Metabolic changes due to menopause may alter urine composition and kidney stone risk but results of prior work on this association have been mixed. We examined menopause and the risk of incident kidney stones, and changes in 24-hour urine composition in the NHS (Nurses' Health Study) II.Materials and Methods:
Using multivariate adjusted Cox proportional hazards models we prospectively analyzed 108,639 NHS II participants who provided information on menopause and kidney stones. We also analyzed 24-hour urine collections from 658 participants who performed a collection while premenopausal and a repeat collection after menopause.Results:
During 22 years of followup there were 3,456 incident kidney stones.

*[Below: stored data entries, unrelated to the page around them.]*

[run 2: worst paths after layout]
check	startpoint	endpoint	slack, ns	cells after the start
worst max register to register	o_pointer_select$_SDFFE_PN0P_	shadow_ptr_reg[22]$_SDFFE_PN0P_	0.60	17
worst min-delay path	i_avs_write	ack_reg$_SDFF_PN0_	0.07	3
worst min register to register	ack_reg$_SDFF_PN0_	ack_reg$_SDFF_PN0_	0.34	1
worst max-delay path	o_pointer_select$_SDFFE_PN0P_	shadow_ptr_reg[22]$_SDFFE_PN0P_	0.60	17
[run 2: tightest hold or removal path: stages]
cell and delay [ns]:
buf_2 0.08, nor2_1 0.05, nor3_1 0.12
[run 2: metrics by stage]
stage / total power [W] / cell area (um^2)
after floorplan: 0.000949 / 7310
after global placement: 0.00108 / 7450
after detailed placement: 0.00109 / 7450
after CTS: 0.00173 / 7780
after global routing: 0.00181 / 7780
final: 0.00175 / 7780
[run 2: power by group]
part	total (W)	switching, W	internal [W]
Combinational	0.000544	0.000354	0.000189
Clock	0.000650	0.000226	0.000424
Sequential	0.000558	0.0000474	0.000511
`config.mk`:
```
export PLATFORM = sky130hd
export DESIGN_NAME = ebp_pins
export DESIGN_NICKNAME = d
export VERILOG_FILES = /design/src/rtl/ebp_pkg.sv /design/src/rtl/ebp_sync.sv /design/src/rtl/ebp_csdec.sv /design/src/rtl/ebp_pins.sv
export SDC_FILE = /design/constraint.sdc
export NUM_CORES = 1
export LEC_CHECK = 0
export BUFFER_PORTS_ARGS = -buffer_cell sky130_fd_sc_hd__buf_2
export CAP_MARGIN = 20
export CORE_ASPECT_RATIO = 0.75
export CORE_MARGIN = 2
export CORE_UTILIZATION = 58
export CTS_CLUSTER_SIZE = 40
export DETAILED_ROUTE_END_ITERATION = 10
export PLACE_DENSITY = 0.8
export SYNTH_ARGS = -nofsm -noshare
export SYNTH_HDL_FRONTEND = slang
export SYNTH_SLANG_ARGS = --single-unit
```
`constraint.sdc`:
```
create_clock -name REF_CLK -period 4.3 [get_ports REF_CLK]
set_clock_uncertainty 0.15 [all_clocks]
set_input_delay 0.43 -clock REF_CLK [delete_from_list [all_inputs] [get_ports REF_CLK]]
set_output_delay 0.43 -clock REF_CLK [all_outputs]
set_load 0.03 [all_outputs]
```
**config.mk**
```make
export PLATFORM = sky130hd
export DESIGN_NAME = btu_top
export DESIGN_NICKNAME = d
export VERILOG_FILES = /design/src/btu_pkg.sv /design/src/btu_reg_alu.sv /design/src/btu_mem_alu.sv /design/src/btu_top.sv
export SDC_FILE = /design/constraint.sdc
export NUM_CORES = 1
export LEC_CHECK = 0
export ABC_AREA = 1
export BUFFER_PORTS_ARGS = -buffer_cell sky130_fd_sc_hd__buf_2
export CELL_PAD_IN_SITES_DETAIL_PLACEMENT = 0
export CELL_PAD_IN_SITES_GLOBAL_PLACEMENT = 1
export CORE_ASPECT_RATIO = 0.8
export CORE_MARGIN = 2
export CORE_UTILIZATION = 36
export DETAILED_ROUTE_END_ITERATION = 6
export PLACE_DENSITY = 0.84
export SLEW_MARGIN = 0
export SYNTH_ARGS = -nofsm -noshare
export SYNTH_HDL_FRONTEND = slang
export SYNTH_SLANG_ARGS = --single-unit
```
**constraint.sdc**
```tcl
create_clock -name core_clk -period 3.9 [get_ports core_clk]
set_input_delay 0.78 -clock core_clk [delete_from_list [all_inputs] [get_ports core_clk]]
set_output_delay 0.78 -clock core_clk [all_outputs]
set_load 0.05 [all_outputs]
```
[src/hdl/spp_pkg.sv]
// shared constants and types for the six pin port configuration block
// assumes a 32-bit classic wishbone master and one 100 MHz system clock
`default_nettype none

package spp_pkg;

  // geometry of the port
  localparam int unsigned PIN_COUNT = 6;
  localparam int unsigned PWM_PIN   = 4;
  localparam int unsigned ADR_W     = 18;

  // register indices; byte address is four times the index
  localparam logic [15:0] IDX_DATA   = 16'hf218;
  localparam logic [15:0] IDX_DIR    = 16'hf219;
  localparam logic [15:0] IDX_DRV_LO = 16'hf21a;
  localparam logic [15:0] IDX_DRV_HI = 16'hf21b;
  localparam logic [15:0] IDX_FN_LO  = 16'hf21c;
  localparam logic [15:0] IDX_FN_HI  = 16'hf21d;

  // reset values
  localparam logic [7:0] RST_DATA   = 8'h00;
  localparam logic [7:0] RST_DIR    = 8'h00;
  localparam logic [7:0] RST_DRV_LO = 8'h00;
  localparam logic [7:0] RST_DRV_HI = 8'h00;
  localparam logic [7:0] RST_FN_LO  = 8'h00;
  localparam logic [7:0] RST_FN_HI  = 8'h00;

  // direction bit meaning
  localparam logic DIR_OUT = 1'b0;
  localparam logic DIR_IN  = 1'b1;

  // drive selector, output mode reading
  typedef enum logic [1:0] {
    DRV_HIZ  = 2'b00,
    DRV_PCH  = 2'b01,
    DRV_NCH  = 2'b10,
    DRV_CMOS = 2'b11
  } spp_drive_type;

  // drive selector, input mode reading
  localparam logic [1:0] IN_PULL_DOWN = 2'b01;
  localparam logic [1:0] IN_PULL_UP   = 2'b10;

  // function selector
  typedef enum logic [1:0] {
    FN_GPIO = 2'b00,
    FN_ADC  = 2'b01,
    FN_PWM  = 2'b10,
    FN_BAD  = 2'b11
  } spp_func_type;

  // wishbone request from the master
  typedef struct packed {
    logic             cyc;
    logic             stb;
    logic             we;
    logic [ADR_W-1:0] adr;
    logic [3:0]       sel;
    logic [31:0]      dat;
  } spp_wb_req_type;

  // wishbone answer to the master
  typedef struct packed {
    logic        ack;
    logic [31:0] dat;
  } spp_wb_rsp_type;

  // pad controls, one bit per pin
  typedef struct packed {
    logic [PIN_COUNT-1:0] out;
    logic [PIN_COUNT-1:0] oe;
    logic [PIN_COUNT-1:0] pull_up;
    logic [PIN_COUNT-1:0] pull_down;
  } spp_pad_type;

  // whole block state
  typedef struct packed {
    logic [7:0]           data;
    logic [7:0]           dir;
    logic [7:0]           drv_lo;
    logic [7:0]           drv_hi;
    logic [7:0]           fn_lo;
    logic [7:0]           fn_hi;
    logic [PIN_COUNT-1:0] sync1;
    logic [PIN_COUNT-1:0] sync2;
    spp_pad_type          pad;
    logic [PIN_COUNT-1:0] adc_sel;
    logic                 pwm_sel;
    logic                 ack;
    logic [31:0]          rdat;
  } spp_state_type;

  localparam spp_state_type STATE_RESET = '{
    data:    RST_DATA,
    dir:     RST_DIR,
    drv_lo:  RST_DRV_LO,
    drv_hi:  RST_DRV_HI,
    fn_lo:   RST_FN_LO,
    fn_hi:   RST_FN_HI,
    default: '0
  };

endpackage

`default_nettype wire

[src/hdl/spp_port.sv]
// six pin port configuration: direction, drive style, pulls and pin function
// assumes a classic wishbone master on clk_i and pads that resolve oe/out/pulls
//
// Register access over Wishbone is this design's own decision.
`default_nettype none

module spp_port (
  input  wire logic                          clk_i,
  input  wire logic                          rst_i,
  input  wire spp_pkg::spp_wb_req_type       wb_req_i,
  output var  spp_pkg::spp_wb_rsp_type       wb_rsp_o,
  input  wire logic [spp_pkg::PIN_COUNT-1:0] pad_in_i,
  input  wire logic                          pwm_i,
  output var  spp_pkg::spp_pad_type          pad_o,
  output var  logic [spp_pkg::PIN_COUNT-1:0] adc_sel_o,
  output var  logic                          pwm_sel_o
);
  import spp_pkg::*;

  spp_state_type st_q;     // registered state
  spp_state_type st_d;     // next state
  logic [15:0]   idx;      // word index of the request
  logic          req;      // live request this cycle
  logic          wr_now;   // write takes effect this edge
  logic [1:0]    dsel;     // drive selector of one pin
  logic [1:0]    fsel;     // function selector of one pin
  logic          fn_bad;   // forbidden code on one pin
  logic          level;    // level wanted on one pin
  logic [7:0]    rd_data;  // data register as read

  // request decode
  assign idx    = wb_req_i.adr[ADR_W-1:2];
  assign req    = wb_req_i.cyc & wb_req_i.stb;
  assign wr_now = req & st_q.ack & wb_req_i.we;

  // data register view: pins for inputs, stored bits otherwise
  always_comb begin
    rd_data = st_q.data;
    for (int n = 0; n < PIN_COUNT; n++) begin
      if (st_q.dir[n] == DIR_IN) begin
        rd_data[n] = st_q.sync2[n];
      end
    end
  end

  // next state: bus slave, synchroniser and pad decode
  always_comb begin
    st_d = st_q;
    dsel = 2'b00;
    fsel = 2'b00;
    fn_bad = 1'b0;
    level = 1'b0;

    // pins come from the board, two flops before any use
    st_d.sync1 = pad_in_i;
    st_d.sync2 = st_q.sync1;

    // one wait state: ack rises the cycle after the request, drops after
    st_d.ack = req & ~st_q.ack;

    // read data captured as ack is raised; unmapped reads give zero
    if (req & ~st_q.ack) begin
      st_d.rdat = 32'h0000_0000;
      unique case (idx)
        IDX_DATA: begin
          st_d.rdat[7:0] = rd_data;
        end
        IDX_DIR: begin
          st_d.rdat[7:0] = st_q.dir;
        end
        IDX_DRV_LO: begin
          // word view of the pair: low register in lane 0, high in lane 1
          st_d.rdat[15:0] = {st_q.drv_hi, st_q.drv_lo};
        end
        IDX_DRV_HI: begin
          st_d.rdat[7:0] = st_q.drv_hi;
        end
        IDX_FN_LO: begin
          st_d.rdat[15:0] = {st_q.fn_hi, st_q.fn_lo};
        end
        IDX_FN_HI: begin
          st_d.rdat[7:0] = st_q.fn_hi;
        end
        default: begin
          st_d.rdat = 32'h0000_0000;
        end
      endcase
    end

    // writes land at the edge where the master sees ack
    if (wr_now) begin
      unique case (idx)
        IDX_DATA: begin
          if (wb_req_i.sel[0]) begin
            st_d.data = wb_req_i.dat[7:0];
          end
        end
        IDX_DIR: begin
          if (wb_req_i.sel[0]) begin
            st_d.dir = wb_req_i.dat[7:0];
          end
        end
        IDX_DRV_LO: begin
          // byte or halfword; lane 1 reaches the partner register
          if (wb_req_i.sel[0]) begin
            st_d.drv_lo = wb_req_i.dat[7:0];
          end
          if (wb_req_i.sel[1]) begin
            st_d.drv_hi = wb_req_i.dat[15:8];
          end
        end
        IDX_DRV_HI: begin
          if (wb_req_i.sel[0]) begin
            st_d.drv_hi = wb_req_i.dat[7:0];
          end
        end
        IDX_FN_LO: begin
          if (wb_req_i.sel[0]) begin
            st_d.fn_lo = wb_req_i.dat[7:0];
          end
          if (wb_req_i.sel[1]) begin
            st_d.fn_hi = wb_req_i.dat[15:8];
          end
        end
        IDX_FN_HI: begin
          if (wb_req_i.sel[0]) begin
            st_d.fn_hi = wb_req_i.dat[7:0];
          end
        end
        default: begin
          // unmapped write is acknowledged and dropped
          st_d.data = st_q.data;
        end
      endcase
    end

    // per pin decode, registered so the pads never see glitches
    // note: decode uses current registers, so a write shows one cycle later
    for (int n = 0; n < PIN_COUNT; n++) begin
      dsel = {st_q.drv_hi[n], st_q.drv_lo[n]};
      fsel = {st_q.fn_hi[n], st_q.fn_lo[n]};

      // legal codes: 00 on all, 01 on all, 10 only on the pwm pin
      fn_bad = (fsel == FN_BAD) ||
               ((fsel == FN_PWM) && (n != PWM_PIN));

      // converter owns the pin on code 01 for every pin
      st_d.adc_sel[n] = (fsel == FN_ADC);

      // level source: data register, pwm, or forced low when forbidden
      if (fn_bad) begin
        level = 1'b0;
      end else if ((fsel == FN_PWM) && (n == PWM_PIN)) begin
        level = pwm_i;
      end else begin
        level = st_q.data[n];
      end

      // defaults: released, no pulls
      st_d.pad.out[n]       = 1'b0;
      st_d.pad.oe[n]        = 1'b0;
      st_d.pad.pull_up[n]   = 1'b0;
      st_d.pad.pull_down[n] = 1'b0;

      if (st_q.dir[n] == DIR_OUT) begin
        if (fsel != FN_ADC) begin
          // converter function leaves the pad to the converter
          unique case (spp_drive_type'(dsel))
            DRV_HIZ: begin
              st_d.pad.oe[n] = 1'b0;
            end
            DRV_PCH: begin
              // only sources high; a low level floats the pin
              st_d.pad.out[n] = 1'b1;
              st_d.pad.oe[n]  = level;
            end
            DRV_NCH: begin
              // only sinks low; a high level floats the pin
              st_d.pad.out[n] = 1'b0;
              st_d.pad.oe[n]  = ~level;
            end
            DRV_CMOS: begin
              st_d.pad.out[n] = level;
              st_d.pad.oe[n]  = 1'b1;
            end
          endcase
        end
      end else begin
        // input mode: pad never driven, selector picks a pull
        // pulls stay as chosen even under the converter; software must
        // pick plain input there or the pull draws current
        st_d.pad.pull_down[n] = (dsel == IN_PULL_DOWN);
        st_d.pad.pull_up[n]   = (dsel == IN_PULL_UP);
      end
    end

    // pwm routed only on its own pin with its own code
    st_d.pwm_sel = ({st_q.fn_hi[PWM_PIN], st_q.fn_lo[PWM_PIN]} == FN_PWM);
  end

  // state register, synchronous reset to documented values
  always_ff @(posedge clk_i) begin
    if (rst_i) begin
      st_q <= STATE_RESET;
    end else begin
      st_q <= st_d;
    end
  end

  // outputs straight from flops
  assign wb_rsp_o.ack = st_q.ack;
  assign wb_rsp_o.dat = st_q.rdat;
  assign pad_o        = st_q.pad;
  assign adc_sel_o    = st_q.adc_sel;
  assign pwm_sel_o    = st_q.pwm_sel;

endmodule

`default_nettype wire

The multivariate adjusted relative risk of an incident kidney stone in postmenopausal participants compared with premenopause was 1.27 (95% CI 1.08–1.46). On stratified analysis compared with premenopause the multivariate adjusted relative risk of natural and surgically induced menopause was 1.27 (95% CI 1.09–1.48) and 1.43 (95% CI 1.19–1.73), respectively. Among the 74,505 postmenopausal participants there was a total of 1,041 incident stone events. Compared with no hormone therapy neither current nor past use was significantly associated with kidney stone risk. Compared with premenopause the postmenopausal urine collections had lower mean calcium, citrate, phosphorus and uric acid, and higher mean volume.Conclusions:
Postmenopausal status is associated with a higher risk of incident kidney stones. Natural menopause and surgical menopause are independently associated with higher risk. There are small but significant differences in urine composition between premenopausal and postmenopausal urine collections.